Stored items —
`src/rtl/soc_system_pio_pkg.sv`:
```
// Shared constants for the soc_system GPIO PIO: register word offsets and
// the edge-detect / interrupt mode encodings used as parameter values.
package soc_system_pio_pkg;

  // Register word offsets on the lightweight Avalon-MM bus.
  localparam logic [2:0] ADDR_DATA = 3'd0;
  localparam logic [2:0] ADDR_DIR  = 3'd1;
  localparam logic [2:0] ADDR_MASK = 3'd2;
  localparam logic [2:0] ADDR_EDGE = 3'd3;
  localparam logic [2:0] ADDR_SET  = 3'd4;
  localparam logic [2:0] ADDR_CLR  = 3'd5;

  // EDGE_TYPE encodings.
  localparam int EDGE_NONE = 0;
  localparam int EDGE_RISE = 1;
  localparam int EDGE_FALL = 2;
  localparam int EDGE_ANY  = 3;

  // IRQ_TYPE encodings.
  localparam int IRQ_NONE  = 0;
  localparam int IRQ_LEVEL = 1;
  localparam int IRQ_EDGE  = 2;

endpackage

```
`src/rtl/soc_system_pio_sync.sv`:
```
// Input path of the GPIO PIO: a SYNC_STAGES-deep synchroniser per pin,
// followed by one history flop used to detect edges on the synchronised value.
module soc_system_pio_sync
  import soc_system_pio_pkg::*;
#(
  parameter int WIDTH       = 3,
  parameter int SYNC_STAGES = 2,
  parameter int EDGE_TYPE   = EDGE_RISE
) (
  input  logic             clk,
  input  logic             reset_n,
  input  logic [WIDTH-1:0] in_port,
  output logic [WIDTH-1:0] sync_in,
  output logic [WIDTH-1:0] edge_pulse
);

  logic [WIDTH-1:0] stage_q [SYNC_STAGES];
  logic [WIDTH-1:0] hist_q;

  // Synchroniser chain plus history flop; all cleared by reset.
  always_ff @(posedge clk or negedge reset_n) begin
    if (!reset_n) begin
      for (int i = 0; i < SYNC_STAGES; i++) stage_q[i] <= '0;
      hist_q <= '0;
    end else begin
      stage_q[0] <= in_port;
      for (int i = 1; i < SYNC_STAGES; i++) stage_q[i] <= stage_q[i-1];
      hist_q <= stage_q[SYNC_STAGES-1];
    end
  end

  assign sync_in = stage_q[SYNC_STAGES-1];

  // One-cycle edge pulse from the last sync stage against its history.
  always_comb begin
    edge_pulse = '0;
    case (EDGE_TYPE)
      EDGE_RISE: edge_pulse = sync_in & ~hist_q;
      EDGE_FALL: edge_pulse = ~sync_in & hist_q;
      EDGE_ANY:  edge_pulse = sync_in ^ hist_q;
      default:   edge_pulse = '0;
    endcase
  end

endmodule

```
`src/rtl/soc_system_gpio_pio.sv`:
```
// Parametrised GPIO controller on the HPS-to-FPGA lightweight Avalon-MM bus:
// output data with atomic set/clear, per-bit direction, synchronised inputs
// with edge capture, and a maskable interrupt.
//
// Bus handshake: there is no backpressure. A write is accepted at any rising
// edge where chipselect=1 and write_n=0; a read is combinational and valid in
// the same cycle the address is presented with chipselect asserted.
module soc_system_gpio_pio
  import soc_system_pio_pkg::*;
#(
  parameter int               WIDTH       = 3,
  parameter logic [WIDTH-1:0] RESET_VALUE = '0,
  parameter int               EDGE_TYPE   = EDGE_RISE,
  parameter int               IRQ_TYPE    = IRQ_EDGE,
  parameter int               SYNC_STAGES = 2
) (
  input  logic             clk,
  input  logic             reset_n,
  input  logic [2:0]       address,
  input  logic             chipselect,
  input  logic             write_n,
  input  logic [31:0]      writedata,
  output logic [31:0]      readdata,
  input  logic [WIDTH-1:0] in_port,
  output logic [WIDTH-1:0] out_port,
  output logic [WIDTH-1:0] port_oe,
  output logic             irq
);

  logic [WIDTH-1:0] data_q, data_d;
  logic [WIDTH-1:0] dir_q,  dir_d;
  logic [WIDTH-1:0] mask_q, mask_d;
  logic [WIDTH-1:0] edge_q, edge_d;
  logic [WIDTH-1:0] sync_in;
  logic [WIDTH-1:0] edge_pulse;
  logic [WIDTH-1:0] wdata;
  logic [WIDTH-1:0] rd_val;
  logic             wr_en;
  logic             unused_wdata;

  assign wr_en = chipselect & ~write_n;
  assign wdata = writedata[WIDTH-1:0];
  // Bits above WIDTH-1 are deliberately ignored.
  assign unused_wdata = ^writedata;

  soc_system_pio_sync #(
    .WIDTH       (WIDTH),
    .SYNC_STAGES (SYNC_STAGES),
    .EDGE_TYPE   (EDGE_TYPE)
  ) u_sync (
    .clk        (clk),
    .reset_n    (reset_n),
    .in_port    (in_port),
    .sync_in    (sync_in),
    .edge_pulse (edge_pulse)
  );

  // Next-state for data_out: plain load, atomic OR-set and AND-NOT-clear.
  always_comb begin
    data_d = data_q;
    if (wr_en) begin
      case (address)
        ADDR_DATA: data_d = wdata;
        ADDR_SET:  data_d = data_q | wdata;
        ADDR_CLR:  data_d = data_q & ~wdata;
        default:   data_d = data_q;
      endcase
    end
  end

  // Next-state for direction and mask; the mask is inert without an irq mode.
  always_comb begin
    dir_d  = dir_q;
    mask_d = mask_q;
    if (wr_en && address == ADDR_DIR) dir_d = wdata;
    if (wr_en && address == ADDR_MASK && IRQ_TYPE != IRQ_NONE) mask_d = wdata;
  end

  // Edge capture: write-1-to-clear first, then OR in new edges so a set wins.
  always_comb begin
    edge_d = edge_q;
    if (wr_en && address == ADDR_EDGE) edge_d = edge_q & ~wdata;
    edge_d = edge_d | edge_pulse;
    if (EDGE_TYPE == EDGE_NONE) edge_d = '0;
  end

  // Register bank; reset drops every register, including pending captures.
  always_ff @(posedge clk or negedge reset_n) begin
    if (!reset_n) begin
      data_q <= RESET_VALUE;
      dir_q  <= '0;
      mask_q <= '0;
      edge_q <= '0;
    end else begin
      data_q <= data_d;
      dir_q  <= dir_d;
      mask_q <= mask_d;
      edge_q <= edge_d;
    end
  end

  assign out_port = data_q;
  assign port_oe  = dir_q;

  // Read mux: zero wait states, unused bits and unmapped offsets read as 0.
  always_comb begin
    rd_val = '0;
    case (address)
      ADDR_DATA: rd_val = (data_q & dir_q) | (sync_in & ~dir_q);
      ADDR_DIR:  rd_val = dir_q;
      ADDR_MASK: rd_val = mask_q;
      ADDR_EDGE: rd_val = edge_q;
      default:   rd_val = '0;
    endcase
    readdata = '0;
    readdata[WIDTH-1:0] = rd_val;
  end

  // Interrupt from registered state only; no combinational path from the bus.
  always_comb begin
    irq = 1'b0;
    case (IRQ_TYPE)
      IRQ_LEVEL: irq = |(sync_in & mask_q);
      IRQ_EDGE:  irq = |(edge_q & mask_q);
      default:   irq = 1'b0;
    endcase
  end

endmodule
```
`config.mk`:
```
export PLATFORM = sky130hd
export DESIGN_NAME = soc_system_gpio_pio
export DESIGN_NICKNAME = d
export VERILOG_FILES = /design/src/rtl/soc_system_pio_pkg.sv /design/src/rtl/soc_system_pio_sync.sv /design/src/rtl/soc_system_gpio_pio.sv
export SDC_FILE = /design/constraint.sdc
export NUM_CORES = 1
export LEC_CHECK = 0
export ABC_AREA = 1
export CORE_MARGIN = 2
export CORE_UTILIZATION = 35
export CTS_CLUSTER_DIAMETER = 150
export DETAILED_ROUTE_END_ITERATION = 7
export PLACE_DENSITY_LB_ADDON = 0.2
export SLEW_MARGIN = 20
export SYNTH_ARGS = -nofsm -noshare
export SYNTH_HDL_FRONTEND = slang
export SYNTH_SLANG_ARGS = --single-unit
```
`constraint.sdc`:
```
create_clock -name clk -period 1.1 [get_ports clk]
set_input_delay 0.33 -clock clk [delete_from_list [all_inputs] [get_ports clk]]
set_output_delay 0.33 -clock clk [all_outputs]
set_load 0.1 [all_outputs]
```
==> impl_metrics.yaml, run 1 <==
status:
  status: "finished, violations left"
  failed_checks: "negative setup slack"
clock_tree:
  cts.sinks: 21
  path_clk_slew_ps: 120
  cts_tree: "built"
  h-tree-depth: 1
  clock-root-buffer: "clkbuf_4"
  holdBufCountCts: 0
  clock_tree.buffer_depth: 2
  cts_made_buffers: 3
  clock_latency_ps: 300
yosys:
  syn_area_sq_mm: 0.00117
  yosys_register_bits: 21
  synth_top_cell_by_area: "dfrtp_1"
  avgSynthCellArea_sq_um: 8.40
  synth_cell_type_count: 20
  netlist_top_cells_area: "dfrtp_1, buf_4, nand2_1"
  synthCells: 139
  ys_warn_count: 0
  ys_seq_area_share_pct: 45.0
  yosysTopAreaCellShare_pct: 45.0
pwr:
  pwr-share-comb_pct: 57.2
  clockPowerShare_pct: 12.0
  p_sw_mw: 1.58
  peakVddDrop_mv: 1.12
  power_density_mw_per_mm2: 1830
  intPower_mw: 1.59
  swShare_pct: 49.7
  leakagePower_nw: 0.826
  pwr-share-seq_pct: 30.8
detailed_routing:
  drtAntennaViolNets: 0
  wl_per_cell_um: 10.2
  drt_pass1_iterations: 4
  vias: 941
  vias_per_cell: 4.11
  drt_iter0_drc: 22
  drc: 0
  wirelength_um: 2340
worst_setup_path:
  crit_path_end_kind: "output port"
  critPathBufInv: 1
  worstPathCellList: "nand2_2 -> o21ai_2 -> nand2_1 -> nand4_1 -> buf_12"
  worstPathMaxFanout: 4
  critPathLaunchType: "flop"
  cp_top_family: "flip-flops"
  cp.arrival_ps: 1380
  cp_slowest_cell: "dfrtp_4"
  r2r_setup_slack_ps: -40
  path_depth: 5
  cpPeakStageDelay_ps: 520
  worstSetupPathType: "reg -> out"
  cp.required_ps: 770
  reg2regPathDepth: 7
sta:
  setup_tns_ps: -4670
  fmax_mhz: 583
  fin_crit_sh_pct: 156
  worst_slack_ps: -614
  period_needed_ps: 1710
  drv_slew: 0
  grt_setup_unrepaired: "yes"
  fin_skew_ps: 3.10
  setup_viol: 11
  hold_viol: 0
hold_path:
  hp-class: "in -> async"
die:
  die-area_sq_mm: 0.00381
  die_x_um: 61.8
  core_sq_mm: 0.00310
  ios: 81
  num_rows: 20
  die_h_um: 61.8
  initial_core_util_pct: 37.6
grt:
  antenna_found_initial: 0
  grt_pass1_vias: 919
  grt_start_max_net_pins: 22
  grt_usage_pct: 14.5
  overflow: 0
  grt_pass1_wl_um: 4060
final_layout:
  final_util_pct: 55.8
  area_delta_synth_final_pct: 48.4
  final_nets: 228
  num_antenna_cells: 0
  n_fill_cell: 273
  drive_above_1_share_pct: 37.3
place:
  place_hpwl_um: 1890
  numPortBuffers: 22
  finalWeightedCongestion: 0.808
flow_run:
  drv_cap: 0
==> kinds of logic (layout without fill, tap and decap cells) <==
group	Yosys count	in the layout	share of synthesized area, %
flops	21	21	45.0
other cells	1	29	0.321
compound gates	15	15	6.43
simple gates	61	61	25.7
buf+inv	41	59	22.5
==> repair_timing <==
item,in CTS,in global routing
endpoints found under the setup margin,22,18
pin swaps,5,5
buffers inserted,5,4
resized for setup,19,12
==> worst reg2reg max path, stage by stage (launching register included) <==
cell and delay (ps):
dfrtp_4 500, buf_4 140, buf_4 130, buf_6 110
inv_1 40, nand2_1 50, nand2_1 50, inv_1 40
==> cell usage after synthesis, drive strengths merged <==
library cell and instances:
clkinv 1, inv 11, nor3 2, o21ai 14, or2 3, buf 29
nand3 6, a21oi 1, nand2 39, nor2 7, nand4 4, conb 1
dfrtp 21
==> power groups by stage <==
stage / Combinational, mW / Sequential (mW) / Clock (mW)
after floorplan: 0.888 / 1.32 / 0
after global placement: 1.70 / 0.973 / 0
after detailed placement: 1.70 / 0.975 / 0
after CTS: 1.78 / 0.968 / 0.399
after global routing: 1.89 / 0.989 / 0.439
final: 1.81 / 0.977 / 0.379
==> flip-flops by register name (all words and copies together), names as in the netlist <==
| name | count |
|---|---|
| u_sync.sync_in | 3 |
| edge_q | 3 |
| out_port | 3 |
| u_sync.stage_q | 3 |
| u_sync.hist_q | 3 |
| port_oe | 3 |
| mask_q | 3 |
==> cell type report <==
type	count	area [sq um]	area share, %
sequential	21	548	31.6
multi-input combinational	105	542	31.3
timing repair buffer	43	510	29.5
tap	44	55.1	3.18
inverter	12	47.5	2.74
clock buffer	3	22.5	1.30
clock inverter	1	7.51	0.433
==> final timing paths <==
path | startpoint | to
min in group clk | u_sync.stage_q[5] | u_sync.sync_in[2]
setup / recovery | port_oe[0] | readdata[0]
hold reg to reg | u_sync.stage_q[5] | u_sync.sync_in[2]
max in group asynchronous | reset_n | out_port[0]
hold / removal | reset_n | u_sync.hist_q[2]
setup reg to reg | out_port[0] | out_port[0]
==> layout by cell type, fill, tap and decap left out <==
master           Yosys  final
nand2_2              3      6
nand2_1             35     31
clkdlybuf4s15_2      0      2
clkbuf_4             0      3
a21oi_1              1      1
clkdlybuf4s50_1      0      9
nor2_1               4      4
clkbuf_2             0      1
inv_4                0      1
nand2_4              1      2
nand3_4              0      1
buf_12               0     11
o21ai_1             11     10
or2_2                3      3
nand3_1              6      4
o21ai_2              0      4
buf_4               29     14
nor3_2               0      1
buf_6                0      6
nand4_1              4      4
inv_2                2      2
clkinvlp_4           0      1
nand3_2              0      1
nor3_4               1      1
conb_1               1     29
dfrtp_1             21     15
dfrtp_4              0      6
inv_1                9      9
nor2_4               2      3
==> through the flow <==
step | cells | power (mW) | cell area (sq um) | setup WS, ps | hold WS (ps)
2_1_floorplan | 167 | 2.21 | 1310 | -957 | 34.4
4_1_cts | 227 | 3.15 | 1690 | -616 | 339
6_report | 229 | 3.17 | 1730 | -614 | 348
3_3_place_gp | 219 | 2.67 | 1590 | -886 | 333
5_1_grt | 229 | 3.32 | 1730 | -691 | 331
3_5_place_dp | 219 | 2.68 | 1590 | -966 | 335
==> per-layer routing <==
| metal | share of wire (%) | vias to the layer above | GRT usage (%) |
|---|---|---|---|
| li1 | - | 475 | - |
| met1 | 47 | 421 | 20.6 |
| met2 | 47 | 43 | 22.9 |
| met3 | 5.4 | 2 | 3.93 |
| met4 | 0.68 | 0 | 2.43 |
| met5 | 0 | - | 0 |
Power figures use the tool's default switching activity.
==> run 2, diff against run 1 <==
CORE_UTILIZATION = 37   (was 35)
GPL_TIMING_DRIVEN = 1   (was unset)
TNS_END_PERCENT = 50   (was unset)
clock period = 2 ns   (was 1.1 ns; I/O delays follow)
==> impl_metrics.yaml, run 2 (same netlist as run 1, synthesis figures left out) <==
final_layout:
  area_delta_synth_final_pct: 37.5
  stdcell_count: 221
  final_util_pct: 53.0
  mostFrequentLayoutCells: "nand2_1, conb_1, dfrtp_1"
  final_nets: 220
  final_common_cell: "nand2_1"
  drive_above_1_share_pct: 28.2
  num_antenna_cells: 0
worst_setup_path:
  crit_path_end_kind: "output port"
  cpPeakStageDelay_ps: 200
  cp.required_ps: 1400
  worstSetupPathType: "in -> out"
  cp.arrival_ps: 1490
  critPathMostFrequentCell: "buf_6"
  worstPathCellList: "buf_6 -> buf_6 -> inv_6 -> nand2_8 -> nor2_4 -> nand2_1 -> nand4_1 -> buf_12"
  critPathLaunchType: "primary input"
  worstPathMaxFanout: 4
  cp_slowest_cell: "buf_12"
  reg2regPathDepth: 3
place:
  place_hpwl_um: 1770
  place_ws_ps: -520
  finalWeightedCongestion: 0.724
  numPortBuffers: 22
  dp.cells: 214
sta:
  fin_crit_sh_pct: 105
  hold_viol: 0
  grt_setup_unrepaired: "yes"
  setup_viol: 3
  fmax_mhz: 478
  worst_slack_ps: -93.6
  period_needed_ps: 2090
  drv_slew: 0
  fin_skew_ps: 13.9
clock_tree:
  path_clk_slew_ps: 120
  holdBufCountCts: 0
  cts.sinks: 21
  cts_made_buffers: 3
  h-tree-depth: 1
  clock_tree.buffer_depth: 2
  clock_latency_ps: 310
  cts_tree: "built"
  clock-root-buffer: "clkbuf_4"
die:
  ios: 81
  initial_core_util_pct: 38.6
  num_rows: 20
  die_h_um: 60.2
  core_sq_mm: 0.00303
  die-area_sq_mm: 0.00362
  die_x_um: 60.2
detailed_routing:
  drc: 0
  drtAntennaViolNets: 0
  drt_pass1_iterations: 4
  vias_per_cell: 4.32
  drt_iter0_drc: 15
  vias: 954
  wl_per_cell_um: 10.4
  wirelength_um: 2290
pwr:
  leakagePower_nw: 0.752
  swShare_pct: 50.8
  peakVddDrop_mv: 0.493
  p_sw_mw: 0.826
  power_density_mw_per_mm2: 1010
  intPower_mw: 0.799
  pwr-share-seq_pct: 33.6
  clockPowerShare_pct: 12.8
  pwr-share-comb_pct: 53.6
status:
  status: "finished, violations left"
  failed_checks: "negative setup slack"
grt:
  grt_start_max_net_pins: 22
  grt_usage_pct: 13.9
  grt_pass1_wl_um: 3620
  antenna_found_initial: 0
  grt_pass1_vias: 802
  overflow: 0
hold_path:
  hp-class: "reg -> reg"
  hold_depth: 0
flow_run:
  drv_cap: 0
## run 2: cell types whose count changed in the layout (fill, tap and decap cells not counted), sizes merged
cell | before | now
inv | 12 | 11
clkbuf | 4 | 3
clkdlybuf4s15 | 2 | 0
clkinv | 0 | 1
buf | 31 | 26
## run 2: area by class of cell
class | instances | area [sq um]
sequential | 21 | 548
clock buffer | 3 | 22.5
inverter | 12 | 52.6
multi-input combinational | 105 | 498
tap | 44 | 55.1
fill | 280 | 1420
clock inverter | 1 | 7.51
timing repair buffer | 35 | 422
## run 2: worst max-delay path: cells and delay by family
kind | cells | cell delay [ps]
buf+inv | 4 | 480
simple gates | 4 | 410
## run 2: worst paths after layout
path / end / startpoint / slack [ps]
hold reg to reg: u_sync.sync_in[1] / u_sync.stage_q[4] / 360
setup reg to reg: edge_q[2] / u_sync.sync_in[2] / 1190
hold / removal: u_sync.sync_in[1] / u_sync.stage_q[4] / 360
max in group asynchronous: port_oe[0] / reset_n / 1130
setup / recovery: readdata[0] / address[2] / -90
min in group asynchronous: port_oe[2] / reset_n / 610
## run 2: timing repair
| action | CTS | global route |
|---|---|---|
| endpoints found under the setup margin | 3 | 3 |
| gates cloned | 0 | 0 |
| gates resized for setup | 21 | 0 |
| pin swaps | 9 | 0 |
| setup buffers | 3 | 0 |
## run 2: power groups by stage
stage | registers (mW) | clock network [mW] | logic [mW]
6_report | 0.546 | 0.208 | 0.870
5_1_grt | 0.555 | 0.239 | 0.904
4_1_cts | 0.547 | 0.220 | 0.873
3_5_place_dp | 0.555 | 0 | 0.863
3_3_place_gp | 0.554 | 0 | 0.860
2_1_floorplan | 0.726 | 0 | 0.477
## run 2: metrics by stage
step	hold WS, ps	area, sq um	TNS, ps	power [mW]
floorplan	304	1300	-979	1.20
global placement	333	1530	-1520	1.41
detailed placement	336	1530	-1570	1.42
CTS	366	1610	-198	1.64
global route	381	1610	-377	1.70
finish	362	1610	-212	1.62
## run 2: routing by layer
layer | up-vias | global-route usage (%) | part of all wire [%]
met5 | - | 0 | 0
met4 | 0 | 5.71 | 1.4
met3 | 4 | 2.60 | 6.2
met2 | 40 | 22.4 | 50
met1 | 455 | 18.4 | 43
li1 | 455 | - | -
==> run 3, diff against run 2 <==
GPL_TIMING_DRIVEN = 0   (was 1)
==> impl_metrics.yaml, run 3 (same netlist as run 1, synthesis figures left out) <==
grt:
  grt_usage_pct: 14.9
  grt_start_max_net_pins: 22
  overflow: 0
  grt_pass1_vias: 876
  antenna_found_initial: 0
  grt_pass1_wl_um: 3840
flow_run:
  drv_cap: 0
detailed_routing:
  vias: 1002
  wl_per_cell_um: 10.0
  drt_pass1_iterations: 4
  wirelength_um: 2420
  drc: 0
  drtAntennaViolNets: 0
  drt_iter0_drc: 21
  vias_per_cell: 4.16
clock_tree:
  clock_tree.buffer_depth: 2
  cts_made_buffers: 3
  cts_tree: "built"
  clock_latency_ps: 310
  cts.sinks: 21
  h-tree-depth: 1
  holdBufCountCts: 0
  path_clk_slew_ps: 110
  clock-root-buffer: "clkbuf_4"
pwr:
  peakVddDrop_mv: 0.440
  power_density_mw_per_mm2: 908
  leakagePower_nw: 0.847
  p_total_mw: 1.56
final_layout:
  area_delta_synth_final_pct: 47.1
  mostFrequentLayoutCells: "nand2_1, buf_4, conb_1"
  final_util_pct: 56.7
  final_common_cell: "nand2_1"
  num_antenna_cells: 0
  final_area_sq_mm: 0.00172
  final_nets: 240
  stdcell_count: 241
  drive_above_1_share_pct: 35.0
sta:
  tightest_slew_ps: 939
  worst_slack_ps: -14.7
  fmax_mhz: 496
  period_needed_ps: 2010
  setup_viol: 3
  fin_crit_sh_pct: 101
  drv_slew: 0
  fin_skew_ps: 1.68
  grt_setup_unrepaired: "yes"
  setup_tns_ps: -28.1
  hold_viol: 0
  slew_headroom_pct: 37.2
place:
  numPortBuffers: 22
  dpl-instance-area_sq_mm: 0.00158
  dp.cells: 233
  finalWeightedCongestion: 0.752
  place_hpwl_um: 1810
die:
  die_x_um: 60.2
  die-area_sq_mm: 0.00362
  initial_core_util_pct: 38.6
  core_sq_mm: 0.00303
  num_rows: 20
  ios: 81
  die_h_um: 60.2
hold_path:
  hp-class: "reg -> reg"
  hold_depth: 0
worst_setup_path:
  worstSetupPathType: "in -> out"
  cp.arrival_ps: 1410
  cp.required_ps: 1400
  worstPathMaxFanout: 4
  crit_path_end_kind: "output port"
  reg2regPathDepth: 3
  r2r_setup_slack_ps: 1180
  critPathLaunchType: "primary input"
status:
  failed_checks: "negative setup slack"
  status: "finished, violations left"
run 3: changes by cell type in the layout (fill, tap and decap cells not counted), moves of 2 or more:
| cell | previous run | this run |
|---|---|---|
| buf_12 | 10 | 3 |
| buf_4 | 13 | 31 |
| buf_8 | 0 | 3 |
| clkdlybuf4s15_2 | 0 | 6 |
| inv_8 | 0 | 2 |
run 3: routing by layer:
| metal | vias to the layer above | share of wire [%] | GRT usage [%] |
|---|---|---|---|
| li1 | 496 | - | - |
| met1 | 452 | 38 | 17.7 |
| met2 | 49 | 51 | 25.0 |
| met3 | 5 | 8.2 | 2.81 |
| met4 | 0 | 2.1 | 8.25 |
| met5 | - | 0 | 0 |
run 3: what timing repair did:
action                     in CTS  in global routing
buffers inserted                4                  0
resized for setup              80                  0
setup endpoints to repair      10                  3
pin swaps                      11                  1
run 3: final timing paths:
kind,from,end
hold reg to reg,u_sync.stage_q[4],u_sync.sync_in[1]
min in group asynchronous,reset_n,u_sync.stage_q[4]
setup / recovery,address[1],readdata[2]
hold / removal,u_sync.stage_q[4],u_sync.sync_in[1]
setup reg to reg,u_sync.sync_in[1],edge_q[1]
max in group asynchronous,reset_n,port_oe[1]
run 3: worst max-delay path, cell delays in order:
cell     delay (ps)
buf_12          100
inv_8            40
nor3_4          260
nand2_1          90
nand4_1         120
buf_8           210
run 3: power by group:
group	total, mW	switching (mW)	internal, mW
clock network	0.208	0.130	0.0780
registers	0.532	0.0414	0.491
logic	0.819	0.642	0.177
total	1.56	0.814	0.745
run 3: area by class of cell:
type	count	area [sq um]
inverter	12	60.1
timing repair buffer	26	305
fill	274	1310
clock buffer	4	26.3
sequential	21	548
buffer	29	218
multi-input combinational	105	504
tap	44	55.1
run 3: metrics by stage:
step | setup WS (ps) | hold WS, ps
finish | -14.7 | 363
global route | -60.1 | 372
CTS | -11.6 | 368
detailed placement | -1570 | 337
global placement | -1570 | 333
floorplan | -327 | 304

Problem to solve — Take from the entries every line that has the string "edges".

Exercise answer —
// followed by one history flop used to detect edges on the synchronised value.
  // Edge capture: write-1-to-clear first, then OR in new edges so a set wins.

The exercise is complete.